Transformer-based Text Auto-encoder (T-TA) using TensorFlow 2.

Last update: Dec 13, 2022

Related tags

Overview

T-TA (Transformer-based Text Auto-encoder)

This repository contains codes for Transformer-based Text Auto-encoder (T-TA, paper: Fast and Accurate Deep Bidirectional Language Representations for Unsupervised Learning) using TensorFlow 2.

How to train T-TA using custom dataset

Prepare datasets. You need text line files.

Example:
```
Sentence 1.
Sentence 2.
Sentence 3.
```
Train the sentencepiece tokenizer. You can use the train_sentencepiece.py or train sentencepiece model by yourself.

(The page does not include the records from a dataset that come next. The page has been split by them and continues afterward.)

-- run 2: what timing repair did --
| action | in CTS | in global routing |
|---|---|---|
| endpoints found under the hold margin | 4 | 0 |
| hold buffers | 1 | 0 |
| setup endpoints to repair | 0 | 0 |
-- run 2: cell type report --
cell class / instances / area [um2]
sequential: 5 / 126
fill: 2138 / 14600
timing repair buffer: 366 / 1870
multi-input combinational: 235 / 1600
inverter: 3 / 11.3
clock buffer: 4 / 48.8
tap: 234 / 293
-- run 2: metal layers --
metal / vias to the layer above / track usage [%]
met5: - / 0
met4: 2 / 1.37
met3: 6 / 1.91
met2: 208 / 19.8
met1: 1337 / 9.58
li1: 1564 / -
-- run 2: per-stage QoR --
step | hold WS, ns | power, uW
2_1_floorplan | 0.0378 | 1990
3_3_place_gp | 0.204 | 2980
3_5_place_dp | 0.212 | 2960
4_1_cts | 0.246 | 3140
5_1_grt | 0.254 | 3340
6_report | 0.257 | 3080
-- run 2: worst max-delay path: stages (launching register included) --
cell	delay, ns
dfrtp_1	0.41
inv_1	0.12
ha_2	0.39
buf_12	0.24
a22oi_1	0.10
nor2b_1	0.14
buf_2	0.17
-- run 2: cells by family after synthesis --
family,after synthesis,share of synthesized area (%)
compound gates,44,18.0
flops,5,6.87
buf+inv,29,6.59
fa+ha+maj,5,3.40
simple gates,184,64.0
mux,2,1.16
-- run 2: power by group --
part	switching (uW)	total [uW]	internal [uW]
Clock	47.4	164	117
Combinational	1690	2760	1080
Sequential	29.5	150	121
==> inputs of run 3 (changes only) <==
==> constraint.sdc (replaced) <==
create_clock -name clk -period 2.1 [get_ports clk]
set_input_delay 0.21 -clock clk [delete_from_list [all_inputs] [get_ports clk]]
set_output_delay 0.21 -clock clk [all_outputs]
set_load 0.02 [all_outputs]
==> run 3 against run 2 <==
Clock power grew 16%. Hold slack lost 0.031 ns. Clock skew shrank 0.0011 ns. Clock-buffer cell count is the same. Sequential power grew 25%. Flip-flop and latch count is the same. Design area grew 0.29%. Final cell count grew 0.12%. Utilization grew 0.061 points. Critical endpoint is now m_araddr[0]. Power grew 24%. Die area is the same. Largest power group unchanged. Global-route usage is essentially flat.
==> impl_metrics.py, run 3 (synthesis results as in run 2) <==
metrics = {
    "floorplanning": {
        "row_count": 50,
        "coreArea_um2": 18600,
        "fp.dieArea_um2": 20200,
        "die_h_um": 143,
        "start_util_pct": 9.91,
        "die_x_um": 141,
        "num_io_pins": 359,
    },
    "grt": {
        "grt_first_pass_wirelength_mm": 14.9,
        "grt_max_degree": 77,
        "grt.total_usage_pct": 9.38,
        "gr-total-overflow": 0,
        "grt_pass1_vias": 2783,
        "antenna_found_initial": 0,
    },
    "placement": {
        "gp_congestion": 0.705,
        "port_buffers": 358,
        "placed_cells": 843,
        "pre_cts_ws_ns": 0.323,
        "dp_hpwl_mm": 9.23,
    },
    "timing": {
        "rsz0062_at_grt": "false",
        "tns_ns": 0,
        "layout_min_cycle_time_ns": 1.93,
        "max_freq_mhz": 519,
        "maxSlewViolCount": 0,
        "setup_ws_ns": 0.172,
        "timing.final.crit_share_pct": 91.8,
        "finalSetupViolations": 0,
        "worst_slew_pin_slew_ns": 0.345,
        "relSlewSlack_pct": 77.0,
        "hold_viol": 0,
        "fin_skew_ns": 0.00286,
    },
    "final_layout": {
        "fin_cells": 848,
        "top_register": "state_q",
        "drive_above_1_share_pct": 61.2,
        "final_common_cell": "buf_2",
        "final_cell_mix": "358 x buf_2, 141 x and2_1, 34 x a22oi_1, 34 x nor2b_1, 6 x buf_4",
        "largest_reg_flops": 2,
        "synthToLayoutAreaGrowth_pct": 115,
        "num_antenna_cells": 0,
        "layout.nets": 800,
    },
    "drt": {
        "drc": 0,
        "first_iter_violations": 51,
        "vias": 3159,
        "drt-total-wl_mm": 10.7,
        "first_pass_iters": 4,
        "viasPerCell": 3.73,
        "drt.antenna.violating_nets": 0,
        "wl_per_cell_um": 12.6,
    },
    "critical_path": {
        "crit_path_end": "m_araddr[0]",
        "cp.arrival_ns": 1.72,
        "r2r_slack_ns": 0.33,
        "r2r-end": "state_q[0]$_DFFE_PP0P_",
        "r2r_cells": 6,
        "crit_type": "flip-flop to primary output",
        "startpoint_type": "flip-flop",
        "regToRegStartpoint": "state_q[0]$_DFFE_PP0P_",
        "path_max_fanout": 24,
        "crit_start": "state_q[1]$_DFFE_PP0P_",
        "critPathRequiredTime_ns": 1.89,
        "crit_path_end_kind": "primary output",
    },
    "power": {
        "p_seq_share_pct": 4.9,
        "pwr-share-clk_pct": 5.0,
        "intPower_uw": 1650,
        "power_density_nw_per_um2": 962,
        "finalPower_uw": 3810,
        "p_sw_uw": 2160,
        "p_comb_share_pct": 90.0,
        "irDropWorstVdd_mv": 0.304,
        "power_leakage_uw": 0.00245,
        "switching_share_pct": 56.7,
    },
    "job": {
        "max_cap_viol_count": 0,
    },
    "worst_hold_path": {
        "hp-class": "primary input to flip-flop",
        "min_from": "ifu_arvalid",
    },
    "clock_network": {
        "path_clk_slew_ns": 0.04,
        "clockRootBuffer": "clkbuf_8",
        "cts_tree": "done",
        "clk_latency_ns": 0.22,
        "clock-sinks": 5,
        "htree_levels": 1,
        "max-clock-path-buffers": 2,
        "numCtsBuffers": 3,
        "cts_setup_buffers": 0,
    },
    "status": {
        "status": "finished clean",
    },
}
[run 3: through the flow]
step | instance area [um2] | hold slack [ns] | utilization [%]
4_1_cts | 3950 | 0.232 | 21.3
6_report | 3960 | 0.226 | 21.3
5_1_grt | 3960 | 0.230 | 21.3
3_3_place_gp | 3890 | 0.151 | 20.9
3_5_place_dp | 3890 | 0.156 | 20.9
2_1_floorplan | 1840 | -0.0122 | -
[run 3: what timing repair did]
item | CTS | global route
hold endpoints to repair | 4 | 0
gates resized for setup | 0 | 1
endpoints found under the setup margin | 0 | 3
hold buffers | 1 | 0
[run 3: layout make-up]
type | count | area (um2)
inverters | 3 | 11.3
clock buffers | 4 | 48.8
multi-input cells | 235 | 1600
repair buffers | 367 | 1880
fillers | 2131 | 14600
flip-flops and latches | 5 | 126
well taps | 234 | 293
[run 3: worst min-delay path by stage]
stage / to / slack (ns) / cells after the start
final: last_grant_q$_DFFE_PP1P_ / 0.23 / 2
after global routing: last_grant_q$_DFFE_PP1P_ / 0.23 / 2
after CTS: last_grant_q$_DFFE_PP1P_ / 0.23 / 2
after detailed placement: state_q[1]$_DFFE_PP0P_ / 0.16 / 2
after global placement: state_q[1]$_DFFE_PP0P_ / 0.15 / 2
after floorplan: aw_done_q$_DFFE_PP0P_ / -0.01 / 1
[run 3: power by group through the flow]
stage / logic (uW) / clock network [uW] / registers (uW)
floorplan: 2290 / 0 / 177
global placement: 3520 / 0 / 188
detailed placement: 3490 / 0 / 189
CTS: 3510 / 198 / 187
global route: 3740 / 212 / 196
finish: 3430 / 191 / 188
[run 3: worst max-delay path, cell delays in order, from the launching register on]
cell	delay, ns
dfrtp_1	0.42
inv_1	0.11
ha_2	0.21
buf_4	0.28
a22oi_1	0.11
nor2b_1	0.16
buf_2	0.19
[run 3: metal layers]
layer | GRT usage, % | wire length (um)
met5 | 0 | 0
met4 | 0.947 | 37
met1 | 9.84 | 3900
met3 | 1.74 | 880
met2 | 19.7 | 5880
--- src/rtl/vga_pattern_gen.sv ---
// rtl/vga_pattern_gen.sv - parametrised VGA timing generator with key-selected test patterns
module vga_pattern_gen #(
  parameter int       H_ACTIVE = 640,
  parameter int       H_FP     = 16,
  parameter int       H_SYNC   = 96,
  parameter int       H_BP     = 48,
  parameter int       V_ACTIVE = 480,
  parameter int       V_FP     = 10,
  parameter int       V_SYNC   = 2,
  parameter int       V_BP     = 33,
  parameter int       CDEPTH   = 1,
  parameter int       NKEY     = 10,
  parameter bit       SYNC_POL = 1'b0,
  parameter int       CHK_LOG2 = 5
) (
  input  logic              ck_i,
  input  logic              rst_ni,
  input  logic [NKEY-1:0]   key_i,
  output logic              hsync_o,
  output logic              vsync_o,
  output logic              hvalid_o,
  output logic              vvalid_o,
  output logic [CDEPTH-1:0] r_o,
  output logic [CDEPTH-1:0] g_o,
  output logic [CDEPTH-1:0] b_o,
  output logic [9:0]        hcnt_o,
  output logic [9:0]        vcnt_o,
  output logic              frame_start_o
);

  localparam int HT  = H_ACTIVE + H_FP + H_SYNC + H_BP;
  localparam int VT  = V_ACTIVE + V_FP + V_SYNC + V_BP;
  localparam int MW  = $clog2(NKEY);
  localparam int BW  = H_ACTIVE / 8;
  localparam int BPW = (BW > 1) ? $clog2(BW) : 1;

  localparam logic [9:0] H_LAST   = 10'(HT - 1);
  localparam logic [9:0] V_LAST   = 10'(VT - 1);
  localparam logic [9:0] H_VIS    = 10'(H_ACTIVE);
  localparam logic [9:0] V_VIS    = 10'(V_ACTIVE);
  localparam logic [9:0] HS_START = 10'(H_ACTIVE + H_FP);
  localparam logic [9:0] HS_END   = 10'(H_ACTIVE + H_FP + H_SYNC);
  localparam logic [9:0] VS_START = 10'(V_ACTIVE + V_FP);
  localparam logic [9:0] VS_END   = 10'(V_ACTIVE + V_FP + V_SYNC);

  logic [9:0]      hc_q, hc_d, vc_q, vc_d;
  logic [2:0]      bar_q, bar_d;
  logic [BPW-1:0]  bpos_q, bpos_d;
  logic [NKEY-1:0] ks1_q, ks2_q, kprev_q;
  logic [MW-1:0]   pend_q, pend_d, mode_q, mode_d;
  logic            pend_vld_q, pend_vld_d;

  logic              hsync_q, vsync_q, hvalid_q, vvalid_q, fs_q;
  logic              hsync_d, vsync_d, hvalid_d, vvalid_d, fs_d;
  logic [CDEPTH-1:0] r_q, g_q, b_q, r_d, g_d, b_d;
  logic [9:0]        hcnt_q, vcnt_q;

  logic            wrap_h, wrap_v, frame_wrap;
  logic [NKEY-1:0] rise;
  logic            rise_any;
  logic [MW-1:0]   rise_idx;
  logic [2:0]      colour;
  logic            vis;

  assign wrap_h     = (hc_q == H_LAST);
  assign wrap_v     = (vc_q == V_LAST);
  assign frame_wrap = wrap_h & wrap_v;

  always_comb begin
    hc_d   = wrap_h ? 10'd0 : hc_q + 10'd1;
    vc_d   = vc_q;
    bar_d  = bar_q;
    bpos_d = bpos_q;
    if (wrap_h) begin
      vc_d = wrap_v ? 10'd0 : vc_q + 10'd1;
    end
    // Bar index tracks hc/(H_ACTIVE/8) incrementally, avoiding a divider.
    if (wrap_h) begin
      bar_d  = 3'd0;
      bpos_d = '0;
    end else if (bpos_q == BPW'(BW - 1)) begin
      bar_d  = bar_q + 3'd1;
      bpos_d = '0;
    end else begin
      bpos_d = bpos_q + BPW'(1);
    end
  end

  assign rise     = ks2_q & ~kprev_q;
  assign rise_any = |rise;

  always_comb begin
    rise_idx = '0;
    for (int k = NKEY - 1; k >= 0; k--) begin
      if (rise[k]) rise_idx = MW'(k);
    end
  end

  // A new edge in the wrap cycle is kept for the following frame.
  always_comb begin
    mode_d     = mode_q;
    pend_d     = pend_q;
    pend_vld_d = pend_vld_q;
    if (frame_wrap) begin
      if (pend_vld_q) mode_d = pend_q;
      pend_vld_d = rise_any;
      pend_d     = rise_any ? rise_idx : '0;
    end else if (rise_any) begin
      pend_vld_d = 1'b1;
      pend_d     = rise_idx;
    end
  end

  always_comb begin
    if (mode_q < MW'(8)) begin
      colour = mode_q[2:0];
    end else if (mode_q == MW'(8)) begin
      colour = bar_q;
    end else if (mode_q == MW'(9)) begin
      colour = (hc_q[CHK_LOG2] ^ vc_q[CHK_LOG2]) ? 3'b111 : 3'b000;
    end else begin
      colour = 3'b111;
    end
  end

  always_comb begin
    hvalid_d = (hc_q < H_VIS);
    vvalid_d = (vc_q < V_VIS);
    vis      = hvalid_d & vvalid_d;
    hsync_d  = ((hc_q >= HS_START) && (hc_q < HS_END)) ? SYNC_POL : ~SYNC_POL;
    vsync_d  = ((vc_q >= VS_START) && (vc_q < VS_END)) ? SYNC_POL : ~SYNC_POL;
    fs_d     = (hc_q == 10'd0) && (vc_q == 10'd0);
    r_d      = (vis && colour[0]) ? {CDEPTH{1'b1}} : '0;
    g_d      = (vis && colour[1]) ? {CDEPTH{1'b1}} : '0;
    b_d      = (vis && colour[2]) ? {CDEPTH{1'b1}} : '0;
  end

  always_ff @(posedge ck_i or negedge rst_ni) begin
    if (!rst_ni) begin
      hc_q       <= '0;
      vc_q       <= '0;
      bar_q      <= '0;
      bpos_q     <= '0;
      ks1_q      <= '0;
      ks2_q      <= '0;
      kprev_q    <= '0;
      pend_q     <= '0;
      pend_vld_q <= 1'b0;
      mode_q     <= '0;
    end else begin
      hc_q       <= hc_d;
      vc_q       <= vc_d;
      bar_q      <= bar_d;
      bpos_q     <= bpos_d;
      ks1_q      <= key_i;
      ks2_q      <= ks1_q;
      kprev_q    <= ks2_q;
      pend_q     <= pend_d;
      pend_vld_q <= pend_vld_d;
      mode_q     <= mode_d;
    end
  end

  always_ff @(posedge ck_i or negedge rst_ni) begin
    if (!rst_ni) begin
      hsync_q  <= ~SYNC_POL;
      vsync_q  <= ~SYNC_POL;
      hvalid_q <= 1'b0;
      vvalid_q <= 1'b0;
      r_q      <= '0;
      g_q      <= '0;
      b_q      <= '0;
      hcnt_q   <= '0;
      vcnt_q   <= '0;
      fs_q     <= 1'b0;
    end else begin
      hsync_q  <= hsync_d;
      vsync_q  <= vsync_d;
      hvalid_q <= hvalid_d;
      vvalid_q <= vvalid_d;
      r_q      <= r_d;
      g_q      <= g_d;
      b_q      <= b_d;
      hcnt_q   <= hc_q;
      vcnt_q   <= vc_q;
      fs_q     <= fs_d;
    end
  end

  assign hsync_o       = hsync_q;
  assign vsync_o       = vsync_q;
  assign hvalid_o      = hvalid_q;
  assign vvalid_o      = vvalid_q;
  assign r_o           = r_q;
  assign g_o           = g_q;
  assign b_o           = b_q;
  assign hcnt_o        = hcnt_q;
  assign vcnt_o        = vcnt_q;
  assign frame_start_o = fs_q;

endmodule
<file path="config.mk">
export PLATFORM = sky130hd
export DESIGN_NAME = text_console_ctrl_flat
export DESIGN_NICKNAME = d
export VERILOG_FILES = /design/src/rtl/console_pkg.sv /design/src/rtl/text_console_ctrl_if.sv /design/src/rtl/console_cell_walker.sv /design/src/rtl/text_console_ctrl.sv /design/src/flat_wrapper.sv
export SDC_FILE = /design/constraint.sdc
export NUM_CORES = 1
export LEC_CHECK = 0
export ABC_CLOCK_PERIOD_IN_PS = 5170
export CAP_MARGIN = 10
export CORE_MARGIN = 2
export CORE_UTILIZATION = 55
export CTS_BUF_LIST = sky130_fd_sc_hd__clkbuf_8 sky130_fd_sc_hd__clkbuf_16
export DETAILED_ROUTE_END_ITERATION = 10
export PLACE_DENSITY = 0.91
export SLEW_MARGIN = 40
export SYNTH_ARGS = -nofsm -noshare
export SYNTH_HDL_FRONTEND = slang
export SYNTH_SLANG_ARGS = --single-unit
</file>
<file path="constraint.sdc">
create_clock -name clk_pixel -period 5.17 [get_ports clk_pixel]
set_input_delay 1.551 -clock clk_pixel [delete_from_list [all_inputs] [get_ports clk_pixel]]
set_output_delay 1.551 -clock clk_pixel [all_outputs]
set_load 0.005 [all_outputs]
</file>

Train T-TA model. Run train.py with customizable arguments. Here's the usage.

$ python train.py --help
usage: train.py [-h] [--train-data TRAIN_DATA] [--dev-data DEV_DATA] [--model-config MODEL_CONFIG] [--batch-size BATCH_SIZE] [--spm-model SPM_MODEL]
                [--learning-rate LEARNING_RATE] [--target-epoch TARGET_EPOCH] [--steps-per-epoch STEPS_PER_EPOCH] [--warmup-ratio WARMUP_RATIO]

optional arguments:
    -h, --help            show this help message and exit
    --train-data TRAIN_DATA
    --dev-data DEV_DATA
    --model-config MODEL_CONFIG
    --batch-size BATCH_SIZE
    --spm-model SPM_MODEL
    --learning-rate LEARNING_RATE
    --target-epoch TARGET_EPOCH
    --steps-per-epoch STEPS_PER_EPOCH
    --warmup-ratio WARMUP_RATIO

I want to train models until the designated steps, so I added the steps_per_epoch and target_epoch arguments. The total steps will be the steps_per_epoch * target_epoch.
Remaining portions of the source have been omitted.